Questa Tesi esplora le interazioni tra dati e processi decisionali in ambito sanitario, concentrandosi su due dimensioni chiave: la rappresentatività dei dati stessi e la finalità analitica. Poiché i sistemi sanitari si affidano sempre più a metodi data-driven per affrontare sfide nuove e complesse, diventa essenziale valutare in maniera critica come i diversi approcci possono influenzare le decisioni. Strutturata come una collezione ragionata di articoli, molti dei quali sviluppati con enti sanitari, questa Tesi esamina come i dati possano essere utilizzati per guidare sia le politiche sanitarie che la pratica clinica, considerando le sfide che possono sorgere quando le informazioni disponibili sono limitate. I nove lavori inclusi in questa Tesi si collocano all'intersezione tra la ricerca operativa e la scienza dei dati, affrontando domande cruciali quali: come è possibile ottenere soluzioni robuste quando le informazioni sui parametri incerti sono scarse? Come si possono usare strumenti data-driven per progettare strategie sanitarie? In che modo possono le tecniche di machine learning migliorare i processi decisionali nella pratica clinica? Quando sono disponibili molti dati su un particolare problema, come si può sfruttare al meglio questa conoscenza? È possibile valutare il potenziale impatto di un approccio data-driven ancor prima di svilupparlo? I lavori inclusi in questa Tesi usano un'ampia gamma di tecniche, dagli approcci di text mining e modelli di regressione/classificazione alla simulazione, la programmazione lineare intera (mista) (robusta) e le (mat)euristiche.
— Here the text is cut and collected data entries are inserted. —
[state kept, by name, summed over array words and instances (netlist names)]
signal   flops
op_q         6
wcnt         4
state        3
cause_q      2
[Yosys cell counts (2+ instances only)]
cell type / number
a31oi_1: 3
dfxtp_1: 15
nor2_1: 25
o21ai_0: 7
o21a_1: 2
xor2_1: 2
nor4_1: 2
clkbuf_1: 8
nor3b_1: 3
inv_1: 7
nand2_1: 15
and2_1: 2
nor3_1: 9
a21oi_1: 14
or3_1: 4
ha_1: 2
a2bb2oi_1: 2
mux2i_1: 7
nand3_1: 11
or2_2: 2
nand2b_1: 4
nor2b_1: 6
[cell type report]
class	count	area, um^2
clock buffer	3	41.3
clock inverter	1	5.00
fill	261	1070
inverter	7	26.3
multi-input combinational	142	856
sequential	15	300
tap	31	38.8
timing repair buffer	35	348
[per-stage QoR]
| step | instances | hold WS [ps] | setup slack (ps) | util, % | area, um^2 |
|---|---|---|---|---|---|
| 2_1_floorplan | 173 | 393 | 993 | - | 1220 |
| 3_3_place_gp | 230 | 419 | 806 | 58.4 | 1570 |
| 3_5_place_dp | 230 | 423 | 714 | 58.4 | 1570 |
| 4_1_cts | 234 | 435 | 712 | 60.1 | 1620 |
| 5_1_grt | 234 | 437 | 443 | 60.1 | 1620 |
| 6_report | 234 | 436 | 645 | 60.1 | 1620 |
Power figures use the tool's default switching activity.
`src/rtl/lsu_ctrl_pkg.sv`:
```
// rtl/lsu_ctrl_pkg.sv - shared LSU encodings, state type and op classification helpers
package lsu_ctrl_pkg;

   typedef enum logic [1:0] {
      ST_IDLE = 2'd0,
      ST_REQ  = 2'd1,
      ST_WAIT = 2'd2,
      ST_DONE = 2'd3
   } lsu_state_t;

   // func3 encodings for loads and stores
   localparam logic [2:0] F3_B  = 3'b000;
   localparam logic [2:0] F3_H  = 3'b001;
   localparam logic [2:0] F3_W  = 3'b010;
   localparam logic [2:0] F3_BU = 3'b100;
   localparam logic [2:0] F3_HU = 3'b101;

   // byte-enable patterns before shifting into the addressed lane
   localparam logic [3:0] BE_B = 4'b0001;
   localparam logic [3:0] BE_H = 4'b0011;
   localparam logic [3:0] BE_W = 4'b1111;

   // Both directions at once, a store width that does not exist, or a load func3 outside B/H/W/BU/HU
   function automatic logic op_illegal(input logic rd, input logic wr, input logic [2:0] op);
      logic bad;
      bad = 1'b0;
      if (rd && wr)
         bad = 1'b1;
      else if (wr)
         bad = !((op == F3_B) || (op == F3_H) || (op == F3_W));
      else if (rd)
         bad = (op == 3'b011) || (op == 3'b110) || (op == 3'b111);
      return bad;
   endfunction

   // Halfwords need an even address, words a 4-byte aligned address; bytes never fault
   function automatic logic op_misaligned(input logic [2:0] op, input logic [1:0] lo);
      logic mis;
      mis = 1'b0;
      case (op[1:0])
         2'b01:   mis = lo[0];
         2'b10:   mis = (lo != 2'b00);
         default: mis = 1'b0;
      endcase
      return mis;
   endfunction

endpackage

```
`src/rtl/lsu_align.sv`:
```
// rtl/lsu_align.sv - store lane replication/byte enables and load lane extraction/extension
module lsu_align
   import lsu_ctrl_pkg::*;
(
   input  logic [1:0]  st_size,
   input  logic [1:0]  st_addr_lo,
   input  logic [31:0] st_data,
   input  logic [2:0]  ld_op,
   input  logic [1:0]  ld_addr_lo,
   input  logic [31:0] ld_data,
   output logic [3:0]  st_be,
   output logic [31:0] st_wdata,
   output logic [31:0] ld_rdata
);

   logic [7:0]  lane_b;
   logic [15:0] lane_h;

   // Store side: enables shifted to the addressed lane, data replicated across all lanes
   always_comb begin
      st_be    = BE_W;
      st_wdata = st_data;
      case (st_size)
         2'b00: begin
            st_be    = BE_B << st_addr_lo;
            st_wdata = {4{st_data[7:0]}};
         end
         2'b01: begin
            st_be    = BE_H << st_addr_lo;
            st_wdata = {2{st_data[15:0]}};
         end
         default: begin
            st_be    = BE_W;
            st_wdata = st_data;
         end
      endcase
   end

   // Load side: pick the addressed lane then sign- or zero-extend by func3
   always_comb begin
      lane_b = ld_data[7:0];
      case (ld_addr_lo)
         2'd0:    lane_b = ld_data[7:0];
         2'd1:    lane_b = ld_data[15:8];
         2'd2:    lane_b = ld_data[23:16];
         default: lane_b = ld_data[31:24];
      endcase
      lane_h = ld_addr_lo[1] ? ld_data[31:16] : ld_data[15:0];
      case (ld_op)
         F3_B:    ld_rdata = {{24{lane_b[7]}}, lane_b};
         F3_BU:   ld_rdata = {24'd0, lane_b};
         F3_H:    ld_rdata = {{16{lane_h[15]}}, lane_h};
         F3_HU:   ld_rdata = {16'd0, lane_h};
         default: ld_rdata = ld_data;
      endcase
   end

endmodule

```
`src/rtl/lsu_ctrl.sv`:
```
// rtl/lsu_ctrl.sv - load/store sequencer between EX/MEM and the shared data bus
module lsu_ctrl
   import lsu_ctrl_pkg::*;
#(
   parameter int TIMEOUT_CYC = 255
) (
   input  logic        clk,
   input  logic        rst,
   input  logic        ex_valid,
   input  logic        mem_rd,
   input  logic        mem_wr,
   input  logic [2:0]  mem_op,
   input  logic [31:0] mem_addr,
   input  logic [31:0] mem_wdata,
   output logic        lsu_stall,
   output logic        lsu_done,
   output logic [31:0] lsu_rdata,
   output logic        lsu_misalign,
   output logic        lsu_buserr,
   output logic        bus_req,
   output logic        bus_we,
   output logic [31:0] bus_addr,
   output logic [3:0]  bus_be,
   output logic [31:0] bus_wdata,
   input  logic        bus_gnt,
   input  logic        bus_rvalid,
   input  logic [31:0] bus_rdata,
   input  logic        bus_err
);

   // last REQ/WAIT cycle count value before the access is abandoned
   localparam logic [7:0] TO_LAST = 8'(TIMEOUT_CYC - 1);

   lsu_state_t  state;
   logic [7:0]  cnt;
   logic        is_load;
   logic [2:0]  op_q;
   logic [1:0]  lo_q;

   logic        accept;
   logic        illegal;
   logic        misal;
   logic [3:0]  st_be;
   logic [31:0] st_wdata;
   logic [31:0] ld_rdata;

   assign accept  = (state == ST_IDLE) && ex_valid && (mem_rd || mem_wr);
   assign illegal = op_illegal(mem_rd, mem_wr, mem_op);
   assign misal   = op_misaligned(mem_op, mem_addr[1:0]);

   // Hold the pipeline while an access is in flight; DONE releases it so the op retires
   assign lsu_stall = (state == ST_REQ) || (state == ST_WAIT) || accept;

   lsu_align u_align (
      .st_size    (mem_op[1:0]),
      .st_addr_lo (mem_addr[1:0]),
      .st_data    (mem_wdata),
      .ld_op      (op_q),
      .ld_addr_lo (lo_q),
      .ld_data    (bus_rdata),
      .st_be      (st_be),
      .st_wdata   (st_wdata),
      .ld_rdata   (ld_rdata)
   );

   // Sequencer FSM: checks, bus handshake, timeout counter and all registered outputs
   always_ff @(posedge clk or posedge rst) begin
      if (rst) begin
         state        <= ST_IDLE;
         cnt          <= 8'd0;
         is_load      <= 1'b0;
         op_q         <= 3'd0;
         lo_q         <= 2'd0;
         lsu_done     <= 1'b0;
         lsu_rdata    <= 32'd0;
         lsu_misalign <= 1'b0;
         lsu_buserr   <= 1'b0;
         bus_req      <= 1'b0;
         bus_we       <= 1'b0;
         bus_addr     <= 32'd0;
         bus_be       <= 4'd0;
         bus_wdata    <= 32'd0;
      end else begin
         // completion pulse and flags live for exactly the DONE cycle
         lsu_done     <= 1'b0;
         lsu_misalign <= 1'b0;
         lsu_buserr   <= 1'b0;
         case (state)
            ST_IDLE: begin
               if (accept) begin
                  if (illegal) begin
                     state      <= ST_DONE;
                     lsu_done   <= 1'b1;
                     lsu_buserr <= 1'b1;
                  end else if (misal) begin
                     state        <= ST_DONE;
                     lsu_done     <= 1'b1;
                     lsu_misalign <= 1'b1;
                  end else begin
                     state     <= ST_REQ;
                     cnt       <= 8'd0;
                     is_load   <= mem_rd;
                     op_q      <= mem_op;
                     lo_q      <= mem_addr[1:0];
                     bus_req   <= 1'b1;
                     bus_we    <= mem_wr;
                     bus_addr  <= {mem_addr[31:2], 2'b00};
                     bus_be    <= st_be;
                     bus_wdata <= mem_wr ? st_wdata : 32'd0;
                  end
               end
            end
            ST_REQ: begin
               cnt <= cnt + 8'd1;
               if (cnt == TO_LAST) begin
                  state      <= ST_DONE;
                  bus_req    <= 1'b0;
                  lsu_done   <= 1'b1;
                  lsu_buserr <= 1'b1;
               end else if (bus_gnt) begin
                  state   <= ST_WAIT;
                  bus_req <= 1'b0;
               end
            end
            ST_WAIT: begin
               cnt <= cnt + 8'd1;
               if (bus_rvalid) begin
                  state    <= ST_DONE;
                  lsu_done <= 1'b1;
                  if (bus_err)
                     lsu_buserr <= 1'b1;
                  else if (is_load)
                     lsu_rdata <= ld_rdata;
               end else if (cnt == TO_LAST) begin
                  state      <= ST_DONE;
                  lsu_done   <= 1'b1;
                  lsu_buserr <= 1'b1;
               end
            end
            default: begin
               state <= ST_IDLE;
            end
         endcase
      end
   end

endmodule

```
### src/rtl/uart_board_loader.sv
// uart_board_loader: parses a Life board typed over the UART RX byte stream
// (one character per cell, one line per row) into one-cell-per-cycle writes.
// Short rows are zero-filled, long rows are truncated, ESC cancels the load.
module uart_board_loader #(
  parameter int logWIDTH  = 3,
  parameter int logHEIGHT = 3
) (
  input  logic                          clk,
  input  logic                          reset,
  input  logic                          start,
  input  logic [7:0]                    rx_data,
  input  logic                          rx_valid,
  output logic                          rx_ready,
  output logic                          cell_we,
  output logic [logWIDTH+logHEIGHT-1:0] cell_addr,
  output logic                          cell_data,
  output logic                          busy,
  output logic                          done,
  output logic                          aborted,
  output logic                          bad_char
);

  localparam int AW    = logWIDTH + logHEIGHT;
  localparam int WIDTH = 2 ** logWIDTH;
  localparam logic [logWIDTH:0] COL_LAST = (logWIDTH + 1)'(WIDTH - 1);

  typedef enum logic [1:0] {S_IDLE, S_RECV, S_PAD} state_e;

  state_e                 state_q, state_d;
  logic [logHEIGHT-1:0]   row_q, row_d;
  logic [logWIDTH:0]      col_q, col_d;   // one extra bit so it can hold WIDTH
  logic                   we_q, we_d;
  logic [AW-1:0]          addr_q, addr_d;
  logic                   data_q, data_d;
  logic                   done_q, done_d;
  logic                   abort_q, abort_d;
  logic                   bad_q, bad_d;
  logic                   end_row;
  logic                   row_full;

  assign row_full = col_q[logWIDTH];

  // State and registered outputs; everything clears asynchronously
  always_ff @(posedge clk or posedge reset) begin
    if (reset) begin
      state_q <= S_IDLE;
      row_q   <= '0;
      col_q   <= '0;
      we_q    <= 1'b0;
      addr_q  <= '0;
      data_q  <= 1'b0;
      done_q  <= 1'b0;
      abort_q <= 1'b0;
      bad_q   <= 1'b0;
    end else begin
      state_q <= state_d;
      row_q   <= row_d;
      col_q   <= col_d;
      we_q    <= we_d;
      addr_q  <= addr_d;
      data_q  <= data_d;
      done_q  <= done_d;
      abort_q <= abort_d;
      bad_q   <= bad_d;
    end
  end

  // Next-state: byte decode in RECV, zero-fill in PAD, shared end-of-row handling
  always_comb begin
    state_d = state_q;
    row_d   = row_q;
    col_d   = col_q;
    we_d    = 1'b0;
    addr_d  = {row_q, col_q[logWIDTH-1:0]};
    data_d  = 1'b0;
    done_d  = 1'b0;
    abort_d = 1'b0;
    bad_d   = bad_q;
    end_row = 1'b0;
    unique case (state_q)
      S_IDLE: begin
        if (start) begin
          state_d = S_RECV;
          row_d   = '0;
          col_d   = '0;
          bad_d   = 1'b0;
        end
      end
      S_RECV: begin
        if (rx_valid) begin
          unique case (rx_data)
            8'h4F, 8'h2A, 8'h20, 8'h2E: begin
              if (!row_full) begin
                we_d   = 1'b1;
                data_d = (rx_data == 8'h4F) || (rx_data == 8'h2A);
                col_d  = col_q + 1'b1;
              end
            end
            8'h0D: ;
            8'h0A: begin
              if (row_full) begin
                end_row = 1'b1;
              end else begin
                // first pad write issues straight from the LF so it lands next cycle
                we_d  = 1'b1;
                col_d = col_q + 1'b1;
                if (col_q == COL_LAST) end_row = 1'b1;
                else                   state_d = S_PAD;
              end
            end
            8'h1B: begin
              state_d = S_IDLE;
              abort_d = 1'b1;
            end
            default: bad_d = 1'b1;
          endcase
        end
      end
      S_PAD: begin
        we_d  = 1'b1;
        col_d = col_q + 1'b1;
        if (col_q == COL_LAST) end_row = 1'b1;
      end
      default: state_d = S_IDLE;
    endcase
    if (end_row) begin
      col_d = '0;
      if (row_q == '1) begin
        state_d = S_IDLE;
        done_d  = 1'b1;
      end else begin
        row_d   = row_q + 1'b1;
        state_d = S_RECV;
      end
    end
  end

  assign rx_ready  = (state_q == S_RECV);
  assign busy      = (state_q != S_IDLE);
  assign cell_we   = we_q;
  assign cell_addr = addr_q;
  assign cell_data = data_q;
  assign done      = done_q;
  assign aborted   = abort_q;
  assign bad_char  = bad_q;

endmodule

### config.mk
export PLATFORM = sky130hd
export DESIGN_NAME = uart_board_loader
export DESIGN_NICKNAME = d
export VERILOG_FILES = /design/src/rtl/uart_board_loader.sv
export SDC_FILE = /design/constraint.sdc
export NUM_CORES = 1
export LEC_CHECK = 0
export CAP_MARGIN = 20
export CORE_MARGIN = 10
export CORE_UTILIZATION = 54
export CTS_CLUSTER_SIZE = 28
export DETAILED_ROUTE_END_ITERATION = 7
export PLACE_DENSITY = 0.82
export SYNTH_ARGS = -nofsm -noshare
export SYNTH_HDL_FRONTEND = slang
export SYNTH_SLANG_ARGS = --single-unit
### constraint.sdc
create_clock -name clk -period 5.7 [get_ports clk]
set_clock_uncertainty 0.1 [all_clocks]
set_input_delay 1.425 -clock clk [delete_from_list [all_inputs] [get_ports clk]]
set_output_delay 1.425 -clock clk [all_outputs]
set_load 0.02 [all_outputs]
==> impl_results.md <==
* HP Class: reg2reg
* RePlAce Congestion at 0.810
* Clock Latency Late Sink at 0.30 ns
* ANT nets after route at 0
* Worst path required time at 5.80 ns
* Fill cells at 145
* Post-synth EDFFs at 0
* Clk slew on worst S/H paths at around 0.11 ns
* Most frequent cell after synthesis: dfrtp_1
* Critical path buffers and inverters at 1
* Top_reg_cell synth: dfrtp_1
* CTS root buf: clkbuf_4
* Pwr per Cell Area at 338 nW/um^2
* First-pass GRT wire length at 4770 um
* Crit end category: flop
* Core area at 2020 sq um
* Drt first pass iters at 5
* DP Cell Count at 170
* Fin crit share at 0.633
* DIE AREA at 4460 sq um
* Critical path arrival at 3.71 ns
* Cell area after synthesis at 1180 sq um
* Final #Nets at about 170
* Warnings, synthesis at 0
* Post-Syn Nets at 140
* Leak at 0.703 nW
* Num CTS Buffers at 3
* Register area at 500 sq um
* Post-CTS Hold Buffers at 0
* Area delta synth->final at 27.3%
* Final hold vios at 0
* Post-CTS Setup Bufs at 0
* Worst Path Max Fanout at 7
* Gr usage total at 0.136
* Die height at around 67 um
* Crit-path slowest cell: nor4_1
* Initial DRC Count at just over 70
* Number of register bits inferred by synthesis at 20
* Sequential area share after synthesis at 0.423
* Starting Density at 0.585
* Vias in the first global route at 1,021
* I/O pin total at 25
* Syn_area_per_cell at 9.85 sq um
* Worst setup SP type: input pin
* # H-tree levels at 1
* Status: completed
* Maximum VDD drop at roughly 250 uV
* Fin Setup TNS at 0 ns
* Final Non-Filler Cells at approximately 170
* Core Rows at 16
* Total Wirelength at roughly 2800 um
* MaxCap Viol Count at 0
* Via Count at 1,071
* Antenna Cells at 0
* Crit path max-delay family: simple AND/OR/NAND/NOR gates
* Most instantiated cells after synthesis: dfrtp_1, nand2_1, nor2_1
* Final worst slack at 2.09 ns
* Layout cell share with drive strength beyond 1 at 0.116
* Post-DP HPWL at 2140 um
* Distinct cells, synth at 43
* Post-DR wirelength/cell at between 15 and 20 um
* Initial antenna violation count at 0
* RSZ-0062 raised after global routing: no
* Final setup viols at 0
* Slew headroom at 0.491
* CP Class: in2reg
* Crit path cell chain: clkdlybuf4s50_1, nand4bb_2, nor4_1, o21ai_1, a211oi_1, mux2i_1, a21oi_1
* Slew Viols, Final at 0
* Clock sink count at 20
* Post-layout min period at between 3 and 4 ns
* Die X at approximately 67 um
* Avg Vias per Cell at 6.16
* DRC Markers at 0
* Global route total overflow at 0
* Top post-synthesis cells by area: dfrtp_1, ha_1, nand2_1
* CTS Buffer Depth at 2
* Fin Hold WS at 0.324 ns
* Largest net degree at the start of global routing at 21
* Multi-input gate area at 648 sq um
* Synth Instances at 120
* CTS tree: yes
* Port Buffers at 24
* CTS resizes at 0
* Tot Pwr at 0.000508 W
* Synth area leader: dfrtp_1
* Post-place setup slack at around 1.8 ns
* Share of the synthesized area in the top cell type at 0.423
* Tightest Pin Transition at around 0.76 ns
* Max Clk Rate at 277 MHz
* Post-synth ARST share at 1.00
* Worst path max stage delay at 0.66 ns
## sequential cells by signal (all words and copies together), names as in the netlist
name       flops
aborted        1
bad_char       1
cell_addr      6
cell_data      1
cell_we        1
col_q          4
done           1
row_q          3
state_q        2
## layer usage
layer,up-vias,wire length (um),GRT usage
li1,495,-,-
met1,510,1120,0.167
met2,58,1400,0.212
met3,8,264,0.0385
met4,0,44,0.0654
met5,-,0,0
## cell type report
cell class / count / area share
Clock buffer: 3 / 0.0150
Clock inverter: 1 / 0.0200
Inverter: 8 / 0.0200
Multi-Input combinational cell: 91 / 0.431
Sequential cell: 20 / 0.333
Tap cell: 27 / 0.0224
Timing Repair Buffer: 24 / 0.160
## worst paths after layout
check                            from            to  slack [ns]  cells after the start
setup / recovery           rx_data[3]    state_q[0]        2.09                      7
hold / removal               row_q[1]  cell_addr[4]        0.32                      0
setup reg to reg           state_q[1]      row_q[0]        3.26                      8
hold reg to reg              row_q[1]  cell_addr[4]        0.32                      0
max in group asynchronous       reset      row_q[0]        3.60                      2
min in group asynchronous       reset     cell_data        1.44                      2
Due metodi innovativi per affrontare l'incertezza nei parametri sono inoltre qui proposti. Questi studi abbracciano tutti i livelli del processo decisionale — strategico, tattico e operativo — affrontando problemi gestionali come la pianificazione delle reti di assistenza primaria e la governance del sistema-sangue, e applicazioni cliniche come la pianificazione e la programmazione chirurgica. Tutti i casi di studio riportati illustrano come la ricerca operativa data-driven può incrementare l'efficienza, migliorare il benessere dei pazienti e, in ultima analisi, supportare la gestione dell'incertezza. Questa Tesi offre spunti sia ai ricercatori che ai professionisti, sottolineando l'applicabilità e l'impatto degli strumenti analitici in contesti reali.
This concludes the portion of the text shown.